Material provided below:

$ cat config.mk
export PLATFORM = sky130hd
export DESIGN_NAME = gsds_top
export DESIGN_NICKNAME = d
export VERILOG_FILES = /design/src/rtl/gsds_pkg.sv /design/src/rtl/gsds_top.sv /design/src/rtl/gsds_staging.sv
export SDC_FILE = /design/constraint.sdc
export NUM_CORES = 1
export LEC_CHECK = 0
export BUFFER_PORTS_ARGS = -buffer_cell sky130_fd_sc_hd__clkbuf_2
export CORE_AREA = 2 2 173 175
export CTS_BUF_LIST = sky130_fd_sc_hd__clkbuf_16
export DETAILED_ROUTE_END_ITERATION = 10
export DIE_AREA = 0 0 175 177
export GPL_TIMING_DRIVEN = 0
export PLACE_DENSITY_LB_ADDON = 0.25
export SYNTH_ARGS = -nofsm -noshare
export SYNTH_HDL_FRONTEND = slang
export SYNTH_SLANG_ARGS = --single-unit
$ cat constraint.sdc
create_clock -name pclk -period 5 [get_ports pclk]
set_clock_uncertainty 0.15 [all_clocks]
set_input_delay 1.25 -clock pclk [delete_from_list [all_inputs] [get_ports pclk]]
set_output_delay 1.25 -clock pclk [all_outputs]
set_load 0.01 [all_outputs]
$ cat src/rtl/gsds_pkg.sv
// Package for the geometry stage dispatch block: state fields, payload layout, types
package gsds_pkg;
  localparam int GSDS_ADDR_W = 12;
  // Register byte offsets (state words, control, status and thread id, one aligned word each)
  localparam logic [11:0] GSDS_OFF_W0 = 12'h000;
  localparam logic [11:0] GSDS_OFF_W1 = 12'h004;
  localparam logic [11:0] GSDS_OFF_W2 = 12'h008;
  localparam logic [11:0] GSDS_OFF_W3 = 12'h00c;
  localparam logic [11:0] GSDS_OFF_W4 = 12'h010;
  localparam logic [11:0] GSDS_OFF_W5 = 12'h014;
  localparam logic [11:0] GSDS_OFF_W6 = 12'h018;
  localparam logic [11:0] GSDS_OFF_CTRL = 12'h020;
  localparam logic [11:0] GSDS_OFF_STAT = 12'h024;
  localparam logic [11:0] GSDS_OFF_TID = 12'h028;
  // Word one fields
  localparam int GSDS_SPF_BIT = 31;
  localparam int GSDS_BTC_LO = 18;
  localparam int GSDS_FPM_BIT = 16;
  localparam int GSDS_EX_ILL_BIT = 13;
  localparam int GSDS_EX_MSK_BIT = 11;
  localparam int GSDS_EX_SW_BIT = 7;
  // Thread control bit positions for exception enables
  localparam int GSDS_CR_ILL = 12;
  localparam int GSDS_CR_MSK = 11;
  localparam int GSDS_CR_SW = 13;
  // Word two, three, four, five, six fields
  localparam int GSDS_SCR_LO = 10;
  localparam int GSDS_CRL_LO = 25;
  localparam int GSDS_CRO_LO = 18;
  localparam int GSDS_VRL_LO = 11;
  localparam int GSDS_MAXT_LO = 25;
  localparam int GSDS_ESZ_LO = 19;
  localparam int GSDS_NENT_LO = 11;
  localparam int GSDS_SMP_LO = 5;
  localparam int GSDS_REORD_BIT = 30;
  localparam logic [3:0] GSDS_SCR_MAX = 4'hb;
  localparam logic [2:0] GSDS_SMP_MAX = 3'h4;
  localparam logic [6:0] GSDS_NENT_MAX = 7'h20;
  // Control register bits
  localparam int GSDS_CTRL_EN = 0;
  localparam int GSDS_CTRL_DBG = 1;
  // Topology codes
  localparam logic [4:0] GSDS_TOPO_TRISTRIP = 5'h05;
  localparam logic [4:0] GSDS_TOPO_REVERSED_TRIANGLE_STRIP = 5'h12;
  localparam logic [4:0] GSDS_TOPO_TRILIST = 5'h04;
  localparam logic [31:0] GSDS_RESET = 32'h0000_0000;

  // Incoming vertex from the upstream stage
  typedef struct packed {
    logic [8:0] handle;
    logic [4:0] topo;
    logic start;
    logic last;
  } gsds_vtx_t;

  // Header handed to the execution unit with the thread
  typedef struct packed {
    logic snapshot;
    logic [23:0] thread_id;
    logic [31:10] scratch;
    logic tag;
    logic [31:5] sampler_ptr;
    logic [31:5] binding_ptr;
    logic [4:0] topo;
    logic [13:11] exc_cr;
    logic fp_mode;
    logic single_flow;
    logic [5:0] crd_off;
    logic [5:0] crd_len;
    logic [5:0] vrd_len;
    logic [7:0] bt_count;
    logic [2:0] smp_count;
    logic [6:0] entry_base;
    logic [8:0] v0;
    logic [8:0] v1;
    logic [8:0] v2;
  } gsds_hdr_t;

  typedef enum logic [1:0] {
    GSDS_IDLE = 2'b00,
    GSDS_SEND = 2'b01,
    GSDS_WAIT = 2'b10
  } gsds_state_t;
endpackage : gsds_pkg

$ cat src/rtl/gsds_top.sv
// Geometry stage dispatch: state registers over APB and thread header build
`timescale 1ns/1ps
`default_nettype none
module gsds_top
  import gsds_pkg::*;
#(
  parameter int MAX_THREADS = 2
) (
  input wire logic pclk,
  input wire logic presetn,
  input wire logic psel,
  input wire logic penable,
  input wire logic pwrite,
  input wire logic [11:0] paddr,
  input wire logic [31:0] pwdata,
  output var logic [31:0] prdata,
  output var logic pready,
  output var logic pslverr,
  input wire logic [31:5] binding_ptr,
  input wire logic vtx_valid,
  input wire gsds_vtx_t vtx_data,
  output var logic vtx_ready,
  output var logic thr_valid,
  input wire logic thr_ready,
  output var gsds_hdr_t thr_hdr,
  input wire logic thr_done,
  input wire logic thr_done_tag,
  output var logic cfg_error
);
  logic [31:0] w1;
  logic [31:0] w2;
  logic [31:0] w3;
  logic [31:0] w4;
  logic [31:0] w5;
  logic [31:0] w6;
  logic [31:0] ctrl;
  logic [23:0] tid;
  logic [1:0] busy;
  logic [31:0] next_prdata;
  gsds_state_t state;
  logic [8:0] sv0;
  logic [8:0] sv1;
  logic [8:0] sv2;
  logic [4:0] stopo;
  logic s_valid;
  logic s_ready;
  logic s_in_ready;

  // Scratch byte offset for a thread slot: slot << (code + 10) expressed in KB units
  function automatic logic [31:10] gsds_scratch(input logic [31:10] base, input logic [3:0] code,
                                                input logic slot);
    logic [21:0] step;
    step = 22'h000001 << code;
    gsds_scratch = slot ? base + step : base;
  endfunction : gsds_scratch

  // Address decode
  wire acc = psel && penable;
  wire wr = acc && pwrite;
  wire sel_w1 = paddr == GSDS_OFF_W1;
  wire sel_w2 = paddr == GSDS_OFF_W2;
  wire sel_w3 = paddr == GSDS_OFF_W3;
  wire sel_w4 = paddr == GSDS_OFF_W4;
  wire sel_w5 = paddr == GSDS_OFF_W5;
  wire sel_w6 = paddr == GSDS_OFF_W6;
  wire sel_ctrl = paddr == GSDS_OFF_CTRL;
  wire sel_stat = paddr == GSDS_OFF_STAT;
  wire sel_tid = paddr == GSDS_OFF_TID;
  wire sel_w0 = paddr == GSDS_OFF_W0;
  wire mapped = sel_w0 | sel_w1 | sel_w2 | sel_w3 | sel_w4 | sel_w5 | sel_w6 | sel_ctrl | sel_stat | sel_tid;

  // Decoded state fields
  wire enabled = ctrl[GSDS_CTRL_EN];
  wire two_thr = w4[GSDS_MAXT_LO +: 5] == 5'h01;
  wire [6:0] n_ent = w4[GSDS_NENT_LO +: 7];
  wire [3:0] scr_code = w2[3:0];
  wire [2:0] smp_cnt = w5[2:0];
  // Illegal settings flagged on cfg_error and block any launch
  wire bad_cfg = !w1[GSDS_SPF_BIT]
    || (w4[GSDS_MAXT_LO +: 5] > 5'h01)
    || (scr_code > GSDS_SCR_MAX)
    || (smp_cnt > GSDS_SMP_MAX)
    || (enabled && (n_ent == 7'h00 || n_ent > GSDS_NENT_MAX))
    || (two_thr && n_ent[0])
    || (w3[GSDS_VRL_LO +: 6] == 6'h00);
  wire [6:0] half = two_thr ? {1'b0, n_ent[6:1]} : n_ent;
  // A one-thread build never opens the second slot
  wire [1:0] limit = (two_thr && MAX_THREADS > 1) ? 2'b11 : 2'b01;
  // Free slot choice: lowest tag not busy within limit
  wire slot0_free = !busy[0];
  wire slot1_free = !busy[1] && limit[1];
  wire have_slot = slot0_free || slot1_free;
  wire pick = !slot0_free;
  wire launch = enabled && !bad_cfg && s_valid && have_slot && state == GSDS_IDLE;
  assign s_ready = launch;

  gsds_staging u_stage (
    .pclk(pclk),
    .presetn(presetn),
    .reorder(w6[GSDS_REORD_BIT]),
    .in_valid(vtx_valid && vtx_ready && enabled),
    .in_vtx(vtx_data),
    .in_ready(s_in_ready),
    .obj_valid(s_valid),
    .obj_ready(s_ready),
    .obj_v0(sv0),
    .obj_v1(sv1),
    .obj_v2(sv2),
    .obj_topo(stopo)
  );

  // Read mux
  always_comb begin
    next_prdata = 32'h0000_0000;
    if (sel_w1) next_prdata = w1;
    if (sel_w2) next_prdata = w2;
    if (sel_w3) next_prdata = w3;
    if (sel_w4) next_prdata = w4;
    if (sel_w5) next_prdata = w5;
    if (sel_w6) next_prdata = w6;
    if (sel_ctrl) next_prdata = ctrl;
    if (sel_stat) next_prdata = {27'h0, bad_cfg, busy, state};
    if (sel_tid) next_prdata = {8'h00, tid};
  end

  // APB slave: one wait-free access phase, error on unmapped address
  always_ff @(posedge pclk or negedge presetn) begin
    if (!presetn) begin
      prdata <= GSDS_RESET;
      pready <= 1'b0;
      pslverr <= 1'b0;
    end else begin
      pready <= psel && !penable;
      pslverr <= psel && !penable && !mapped;
      prdata <= next_prdata;
    end
  end

  // State word writes; only writable fields stored, MBZ bits dropped
  always_ff @(posedge pclk or negedge presetn) begin
    if (!presetn) begin
      w1 <= 32'h8000_0000;
      w2 <= GSDS_RESET;
      w3 <= 32'h0000_0800;
      w4 <= 32'h0000_0800;
      w5 <= GSDS_RESET;
      w6 <= GSDS_RESET;
      ctrl <= GSDS_RESET;
    end else if (wr && pready && mapped) begin
      if (sel_w1) w1 <= pwdata & 32'h83fd_2880;
      if (sel_w2) w2 <= pwdata & 32'hffff_fc0f;
      if (sel_w3) w3 <= pwdata & 32'h7efd_f800;
      if (sel_w4) w4 <= pwdata & 32'h3ef9_f800;
      if (sel_w5) w5 <= pwdata & 32'hffff_ffe7;
      if (sel_w6) w6 <= pwdata & 32'h4000_0000;
      if (sel_ctrl) ctrl <= pwdata & 32'h0000_0003;
    end
  end

  // Ready only while staging holds no object, so a vertex taken at the pin is never dropped
  always_ff @(posedge pclk or negedge presetn) begin
    if (!presetn) begin
      vtx_ready <= 1'b0;
      cfg_error <= 1'b0;
    end else begin
      vtx_ready <= s_in_ready && enabled && !s_valid && !(vtx_valid && vtx_ready);
      cfg_error <= bad_cfg;
    end
  end

  // Thread slots: set on launch wins over completion clear
  always_ff @(posedge pclk or negedge presetn) begin
    if (!presetn) begin
      busy <= 2'b00;
    end else begin
      for (int i = 0; i < 2; i++) begin
        if (launch && pick == 1'(i)) busy[i] <= 1'b1;
        else if (thr_done && thr_done_tag == 1'(i)) busy[i] <= 1'b0;
      end
    end
  end

  // Dispatch: header built at launch and held until taken
  always_ff @(posedge pclk or negedge presetn) begin
    if (!presetn) begin
      state <= GSDS_IDLE;
      thr_valid <= 1'b0;
      thr_hdr <= '0;
      tid <= 24'h000000;
    end else begin
      case (state)
        GSDS_IDLE: begin
          if (launch) begin
            thr_valid <= 1'b1;
            state <= GSDS_SEND;
            tid <= tid + 24'h000001;
            thr_hdr.thread_id <= tid;
            thr_hdr.snapshot <= ctrl[GSDS_CTRL_DBG];
            thr_hdr.scratch <= gsds_scratch(w2[31:10], scr_code, pick);
            thr_hdr.tag <= pick;
            thr_hdr.sampler_ptr <= w5[31:5];
            thr_hdr.binding_ptr <= binding_ptr;
            thr_hdr.topo <= stopo;
            thr_hdr.exc_cr[GSDS_CR_ILL] <= w1[GSDS_EX_ILL_BIT];
            thr_hdr.exc_cr[GSDS_CR_MSK] <= w1[GSDS_EX_MSK_BIT];
            thr_hdr.exc_cr[GSDS_CR_SW] <= w1[GSDS_EX_SW_BIT];
            thr_hdr.fp_mode <= w1[GSDS_FPM_BIT];
            thr_hdr.single_flow <= w1[GSDS_SPF_BIT];
            thr_hdr.crd_off <= w3[GSDS_CRO_LO +: 6];
            thr_hdr.crd_len <= w3[GSDS_CRL_LO +: 6];
            thr_hdr.vrd_len <= w3[GSDS_VRL_LO +: 6];
            thr_hdr.bt_count <= w1[GSDS_BTC_LO +: 8];
            thr_hdr.smp_count <= smp_cnt;
            // Each thread owns half the entries in two-thread mode
            thr_hdr.entry_base <= pick ? half : 7'h00;
            thr_hdr.v0 <= sv0;
            thr_hdr.v1 <= sv1;
            thr_hdr.v2 <= sv2;
          end
        end
        GSDS_SEND: begin
          if (thr_ready) begin
            thr_valid <= 1'b0;
            state <= GSDS_WAIT;
          end
        end
        GSDS_WAIT: begin
          state <= GSDS_IDLE;
        end
        default: begin
          state <= GSDS_IDLE;
          thr_valid <= 1'b0;
        end
      endcase
    end
  end
endmodule : gsds_top
`default_nettype wire

$ cat src/rtl/gsds_staging.sv
// Object staging buffer: collects triangle strip vertices into objects
`timescale 1ns/1ps
`default_nettype none
module gsds_staging
  import gsds_pkg::*;
(
  input wire logic pclk,
  input wire logic presetn,
  input wire logic reorder,
  input wire logic in_valid,
  input wire gsds_vtx_t in_vtx,
  output logic in_ready,
  output var logic obj_valid,
  input wire logic obj_ready,
  output var logic [8:0] obj_v0,
  output var logic [8:0] obj_v1,
  output var logic [8:0] obj_v2,
  output var logic [4:0] obj_topo
);
  logic [8:0] hist0;
  logic [8:0] hist1;
  logic [1:0] count;
  logic odd;
  wire take = in_valid && in_ready;
  wire strip = (in_vtx.topo == GSDS_TOPO_TRISTRIP);
  wire full_obj = (count == 2'd2) || (!strip && count == 2'd2);
  wire odd_now = strip && odd;

  // Stall intake while a finished object waits for the dispatcher
  assign in_ready = !obj_valid || obj_ready;

  // Sliding window over the strip, one object per completed triangle
  always_ff @(posedge pclk or negedge presetn) begin
    if (!presetn) begin
      hist0 <= 9'h000;
      hist1 <= 9'h000;
      count <= 2'd0;
      odd <= 1'b0;
      obj_valid <= 1'b0;
      obj_v0 <= 9'h000;
      obj_v1 <= 9'h000;
      obj_v2 <= 9'h000;
      obj_topo <= 5'h00;
    end else begin
      if (obj_valid && obj_ready) begin
        obj_valid <= 1'b0;
      end
      if (take) begin
        if (in_vtx.start) begin
          hist0 <= in_vtx.handle;
          count <= 2'd1;
          odd <= 1'b0;
        end else if (count == 2'd1) begin
          hist1 <= in_vtx.handle;
          count <= 2'd2;
        end else if (full_obj) begin
          obj_valid <= 1'b1;
          if (odd_now && reorder) begin
            obj_v0 <= hist1;
            obj_v1 <= hist0;
          end else begin
            obj_v0 <= hist0;
            obj_v1 <= hist1;
          end
          obj_v2 <= in_vtx.handle;
          // Strip topology alternates even with reorder off
          obj_topo <= odd_now ? GSDS_TOPO_REVERSED_TRIANGLE_STRIP : in_vtx.topo;
          if (strip) begin
            hist0 <= hist1;
            hist1 <= in_vtx.handle;
            odd <= !odd;
          end else begin
            count <= 2'd0;
          end
        end else begin
          hist0 <= in_vtx.handle;
          count <= 2'd1;
        end
      end
    end
  end
endmodule : gsds_staging
`default_nettype wire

End of Material provided.

▸ **Exercise prompt**: Determine how many lines of the data above hold the word "paddr". Output that number only.

▸ **Expected answer**: 11